[@PeterAttiaMD] 359 ‒ How metabolic and immune system dysfunction drive the aging process, NAD, aging clocks, & more

Link: https://youtu.be/818-8vS5JpA

Short Summary

Here's the breakdown of the YouTube video transcript:

Number One Takeaway/Action Item:

Prioritize exercise, particularly Zone 2 cardio, as it is currently the best-understood and most effective anti-aging intervention, impacting both immune function and metabolic health.

Executive Summary:

This podcast episode features a conversation about the intersection of immunology, metabolism, and aging. It highlights the critical roles of the immune and nervous systems in lifespan, the importance of fuel utilization in metabolism, and the complex and sometimes controversial landscape of interventions like NAD supplementation and rapamycin.

Key Quotes

Here are 4 quotes that I believe are particularly valuable insights from the transcript:

1. "There is data showing that there are two organs that are rate limiting in terms of your aging and it's the central nervous system and the immune system."
2. "...oxidative stress is the fact that um pretty much the main metabolic reaction are dependent on oxygen uh which gives its electron. ... these electrons reacting with oxygen can generate these um byproducts called radical oxygen species which are highly reactive."
3. "...I think ketones are probably the the cleanest fuel to burn in terms of again byproducts oxidative stress they seem to be really unique"
4. "...when you sample the blood as an iminologist I know this is a highly dynamic organ think about the blood as an organ we enumerate at this point today with the best technology more than 500 different populations of cells in the blood."

Detailed Summary

Here's a detailed summary of the YouTube video transcript, focusing on the key topics, arguments, and information discussed.

Key Topics

• Aging Hallmarks: Discussion revolves around the major contributors to aging, particularly metabolism and immunology.
• Oxidative Stress: Examination of the oxidative stress theory of aging, the role of free radicals, and the failure of broad-spectrum antioxidant therapies.
• Metabolism & Fuel Utilization: Importance of fuel utilization and efficiency.

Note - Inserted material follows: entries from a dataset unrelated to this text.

==> flow/run.sh <==
#!/bin/bash
# OpenROAD 26Q1-2900-gdf79404cd8, Yosys 0.63+post, stock flow scripts
make -C /OpenROAD-flow-scripts/flow DESIGN_CONFIG=/design/flow/config.mk WORK_HOME=/design/flow/orfs finish
==> flow/config.mk <==
export PLATFORM = sky130hd
export DESIGN_NAME = PC_ROM_ID
export DESIGN_NICKNAME = PC_ROM_ID
export VERILOG_FILES = /design/flow/design.v
export SDC_FILE = /design/flow/constraint.sdc
export NUM_CORES = 4
export LEC_CHECK = 1
export CORE_AREA = 10 10 98 98
export DIE_AREA = 0 0 108 108
==> flow/constraint.sdc <==
current_design PC_ROM_ID

set clk_period 3.8
set clk_io_pct 0.2

create_clock -name clk0 -period $clk_period [get_ports {clock}]

set non_clock_inputs [all_inputs -no_clocks]
set_input_delay [expr $clk_period * $clk_io_pct] -clock clk0 $non_clock_inputs
set_output_delay [expr $clk_period * $clk_io_pct] -clock clk0 [all_outputs]
==> flow/design.v <==
module Adder4(PC_in, PC_out4);
	input [31:0] PC_in;
	output [31:0] PC_out4;
		assign PC_out4 = PC_in+32'd4;
endmodule
module IR(in, rd,rs1,rs2,inst );
	output  [4:0] rd;
	output  [4:0] rs1;
	output  [4:0] rs2;
	output [31:0] inst;
	input [31:0] in; 
	assign rd =  in[11:7];
	assign rs1 =  in[19:15];
	assign rs2 =  in[24:20];
	assign inst [31:0] = in [31:0];
		endmodule
module PC(reset, clock, PC_in, PC_out);
	input reset, clock;
	input [31:0] PC_in;
	output reg [31:0] PC_out;
	always @(posedge clock) begin
		if (reset)
		PC_out = 32'd0;
		else 
		 PC_out = PC_in;
	end
endmodule
module PC_ROM_ID(reset, clock, RD,RS1,RS2, ins_out);
	input reset, clock;
	output  [4:0] RD,RS1,RS2;
	output  reg [31:0] ins_out;
	wire [31:0] PC_O,PC_O4;
	wire [31:0] R_O;
	 PC UUT_PC(reset, clock, PC_O4, PC_O);
	 Adder4 UUT_Adder4( PC_O, PC_O4);
	 ROM UUT_ROM(R_O, PC_O);
    IR UUT_IR(R_O, RD,RS1,RS2,ins_out );
	 endmodule
module ROM(out,address);
	output reg [31:0] out;
	input [31:0] address; 
	always @(address) begin
		case (address)
			32'd00: out = 32'h00000000;
	      32'd04: out = 32'b00000000010000000000010100010011; 
         32'd08: out = 32'b00000000000100000000011100010011; 
         32'd12: out = 32'b00000000111001010000011110110011;  
         32'd16: out = 32'b00000000111101010010001000010011; 
         32'd20: out = 32'b00000000010001010010100000000011; 
         32'd24: out = 32'b00000000111110000000001001000111;
         32'd28: out = 32'b00000000111001010100011110110011; 
         32'd32: out = 32'b01000000111001010000011000110011; 
			default:  out = 32'h00000000; 
		endcase
	end
endmodule
==> results.yml <==
# yosys + openroad results
pwr:
  ir_worst_vdd_uv: 146
  cellLeakagePower_nw: 0.730
  power_density_nw_per_um2: 301
  power_mw: 0.690
synth:
  largest_area_cell: "dfxtp_1"
  common_cells: "buf_4 (34), dfxtp_1 (30), a21oi_1 (22), nor2_1 (19)"
  ys_seq_elements: 30
  topCellsByArea: "dfxtp_1 (31%), buf_4 (13%), a21oi_1 (5.6%)"
  ys_seq_share_pct: 30.6
  yosysMostFrequentCell: "buf_4"
  netlist_area_um2: 1960
  synth-async-reset-ratio_pct: 0
  synthFlopType: "dfxtp_1"
  syn_inst: 245
  yosysChipArea_um2: 1960
  top_cell_area_share_pct: 30.6
  edf_count: 0
  synth.distinct_cells: 38
  syn_area_per_cell_um2: 8.02
  ys_cells: 245
  synth.yosys.warnings: 2
worst_setup_path:
  crit_path_cell_trace: "or4_2, nor3_1, nand4_1, buf_4, a2111oi_0, clkdlybuf4s50_1"
  crit_path_start_kind: "flip-flop"
  cp_max_fo: 16
  path_buffers: 2
  worstPathRequired_ns: 3.04
  critPathArrivalTime_ns: 2.82
  max_stage_delay_ns: 0.67
  critPathKind: "reg -> out"
  worstSetupEndpointType: "output port"
  cp_slowest_cell: "or4_2"
  worst_path_dominant_cell_family: "simple AND/OR/NAND/NOR gates"
detailed_routing:
  avgViaCountPerCell: 4.73
  diodes: 0
  drt_first_pass_iters: 4
  antenna_left: 0
  wirelength_um: 4350
  dr_total_vias: 1708
  routedWlPerCell_um: 12.0
  drc: 0
  drt-initial-drc-count: 59
clocking:
  cts-hold-fix-buffers: 0
  cts_max_path_buffers: 2
  cts_resized: 0
  cts_setup_buffers: 0
  clkTransAtPathRegs_ns: 0.06
  cts-root-buf: "clkbuf_8"
  cts_htree_levels: 2
  clk_latency_ns: 0.28
  cts_inserted_buffers: 5
  tritoncts: "yes"
  cts_sinks: 30
timing:
  fin_tns_setup_ns: 0
  rsz0062_at_grt: "false"
  fin_skew_ns: 0.00323
  finalMaxSlewViolations: 0
  setup_viol: 0
  min_period_over_period_pct: 94.3
  final-hold-violation-count: 0
  timing.hold.ws_ns: 0.498
  worst_pin_slew_ns: 0.713
  slew_headroom_pct: 52.3
  layout_setup_ws_ns: 0.216
  post-route-min-period_ns: 3.58
  fmax_ghz: 0.279
run:
  warnings: 28
  cap_violations: 0
floorplan:
  die-width_um: 108
  core_area_um2: 7650
  die.size.y_um: 108
  die_area_um2: 11700
  initial_core_util_pct: 25.7
  rows: 32
  io_pins: 49
global_routing:
  antenna_found_initial: 0
  grt_max_degree: 20
  grt_usage_pct: 7.00
  grt_pass1_wl_um: 7060
  grt_overflow: 0
  first_global_vias: 1471
placement:
  dp_slack_ns: 0.504
  numPortBuffers: 34
  dp_hpwl_um: 3110
  place.gp.congestion: 0.842
status:
  run_status: "complete, no violations"
finish:
  fin_util_pct: 30.0
  area_delta_synth_final_pct: 16.8
  drive_gt1_share_pct: 7.72
  fillers: 800
  largest_reg_flops: 30
min_path:
  hold_class: "reg -> reg"
[layer usage]
metal,vias up,track usage (%),routed length (µm)
met1,763,10.6,2210
met5,-,0,0
met3,2,2.23,466
li1,877,-,-
met4,0,0.668,20
met2,66,9.87,1650
[per-stage QoR]
stage | cell area, µm² | std cells
final | 2290 | 361
after global routing | 2290 | 361
after CTS | 2290 | 361
after detailed placement | 2210 | 355
after global placement | 2210 | 355
after floorplan | 2010 | 258
[worst paths after layout]
path,endpoint,from,cells past startpoint,slack (ns)
worst min register to register,UUT_PC.PC_out[30],UUT_PC.PC_out[30],2,0.50
worst max register to register,UUT_PC.PC_out[31],UUT_PC.PC_out[5],4,1.35
worst min-delay path,UUT_PC.PC_out[30],UUT_PC.PC_out[30],2,0.50
worst max-delay path,RS2[2],UUT_PC.PC_out[12],6,0.22
[layout by cell type, fill, tap and decap left out]
cell type / instances
o21ai_0: 5
inv_1: 9
ha_1: 4
dfxtp_1: 30
or4_4: 1
nand3_4: 1
or2_2: 1
nor2b_1: 2
buf_4: 6
nand4_2: 1
or4_2: 1
nor2_1: 19
o31ai_1: 12
nand2_1: 12
and4_2: 1
clkdlybuf4s50_1: 34
o21bai_1: 3
a21oi_1: 22
nor4_1: 12
nand3_1: 8
or3_1: 6
or4_1: 12
nand2b_1: 1
xnor2_1: 8
and3_1: 1
and2_1: 1
and4_1: 2
a2111oi_0: 3
clkbuf_8: 6
nand2_2: 1
mux2_2: 1
nor4b_1: 2
xor2_1: 4
nand4_1: 6
nor3_1: 7
conb_1: 14
[kinds of logic (layout without fill, tap and decap cells)]
group	count (synthesis)	count (layout)	synth area share, %
AOI/OAI and AO/OA	45	45	13.9
xor gates and xnor gates	12	12	5.35
adders and majority gates	4	4	2.55
buffers and inverters	54	55	17.8
DFF	30	30	30.6
muxes	1	1	0.573
other	1	14	0.191
and+or+nand+nor	98	98	29.0
[report_power, final]
| group | total (mW) | switching (mW) | internal [mW] | leakage (nW) |
|---|---|---|---|---|
| clock | 0.251 | 0.112 | 0.139 | 0.0431 |
| combinational | 0.115 | 0.0381 | 0.0765 | 0.445 |
| sequential | 0.324 | 0.00649 | 0.317 | 0.242 |
| total | 0.690 | 0.156 | 0.533 | 0.730 |
[area by class of cell]
class | count | area, µm² | share of cell area (%)
clock buffer | 6 | 82.6 | 3.60
timing repair buffer | 40 | 385 | 16.8
sequential | 30 | 601 | 26.2
tap | 102 | 128 | 5.56
multi-input combinational | 174 | 1060 | 46.4
inverter | 9 | 33.8 | 1.47
[tightest hold or removal path: cells and delay by family (launching register included)]
kind | cells | cell delay, ns
compound gates | 2 | 0.13
flops | 1 | 0.33
Power figures rest on the tool's default switching activity, not on a simulated workload.
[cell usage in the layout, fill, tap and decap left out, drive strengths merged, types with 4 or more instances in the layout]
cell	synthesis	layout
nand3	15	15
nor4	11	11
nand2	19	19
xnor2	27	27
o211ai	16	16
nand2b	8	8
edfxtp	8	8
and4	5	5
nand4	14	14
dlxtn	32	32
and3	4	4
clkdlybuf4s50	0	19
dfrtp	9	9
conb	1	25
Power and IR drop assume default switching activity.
## flow/design.v

```verilog
module vgaControl(
	input clk, clr,
	output reg hSync, vSync, bright,
	output reg [9:0] hCount,
	output reg [9:0] vCount,
	output vgaClk);
	parameter HMAX = 800;  
	parameter VMAX = 521;
	parameter HFP  = 16;  
	parameter VFP  = 10;
	parameter HBP  = 48;
	parameter VBP  = 29;
	parameter HPW  = 96;  
	parameter VPW  = 2;
	reg [9:0] vCounter;
	reg [9:0] hCounter;
	reg isHorizontalOff;
	reg isVerticalOff;
	reg counter;
	reg enable;
	assign vgaClk = ~enable;
	always@(negedge clr, posedge clk) begin
		if(~clr) 
			counter <= 0;
		else begin
			counter <= ~counter;
			if(counter) begin
				enable <= 1;
				counter <= 0;
			end
			else
				enable <= 0;
		end
	end
	always@(negedge clr, posedge clk) begin
		if(clr==0) begin
			hCount <= 0;
			vCount <= 0;
			hCounter <= 0;
			vCounter <= 0;
			hSync <= 1;
			vSync <= 1;
		end
		else begin
			isHorizontalOff <= (hCounter < HPW + HFP) | (hCounter > HMAX - HBP);
			isVerticalOff <= (vCounter < VPW + VFP) | (vCounter > VMAX - VBP);
			bright <= ~isHorizontalOff & ~isVerticalOff;
			if(enable) begin
				hCounter <= hCounter + 1'b1;
				if(bright)
					hCount <= hCount + 1'b1;
				if(hCounter == HMAX) begin
					hCounter <= 0;
					hCount <= 0;
					hSync <= 0;
					vCounter <= vCounter + 1'b1;
					vCount   <= vCount + 1'b1;
				end
				else begin
					if(hCounter>HPW)
						hSync <= 1;
				end
				if(vCounter == VMAX) begin
					vCounter <= 0;
					vCount <= 0;
					vSync <= 0;
				end
				else begin
					if(vCounter > VPW) 
						if(!vSync)
							vSync <= 1;
				end
			end
		end
	end
endmodule
```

Focus on glucose, fatty acids and ketones with special attention to glucose metabolism and insulin sensitivity, and potential benefits of ketone utilization.
• Immunology of Aging: Focus on the aging of the immune system, its impact on overall health, and the challenges of addressing immune decline.
• The Thymus: Exploration of the role and diminishing function of the thymus with age, and potential for rejuvenation (growth hormone.)
• Rapamycin & Immune Function: Discussion on rapamycin's potential impact on the immune system, the nuances of its effects depending on dosage and frequency, and comparisons of mouse vs human studies.
• NAD Metabolism: Examination of NAD, its role in cellular processes, declining levels with age, and various supplementation strategies.
• CD38: Description of CD38, its role in NAD degradation, and the phenotype of CD38 knockout mice.
• Interleukin-11 (IL-11): Discussion of Interleukin 11 as a pro-inflammatory marker of the aging immune system and results blocking IL-11 expression.
• Biological Clocks: A thorough conversation regarding different types of biological clocks and their applicability.

Arguments and Information

• The Four (or Five) Horsemen: The speaker mentions his framework of the four major causes of death: cardiovascular disease, cancer, neurodegeneration, and metabolic disease. He now believes immune health should be added as a fifth "horseman" due to its significant impact on aging.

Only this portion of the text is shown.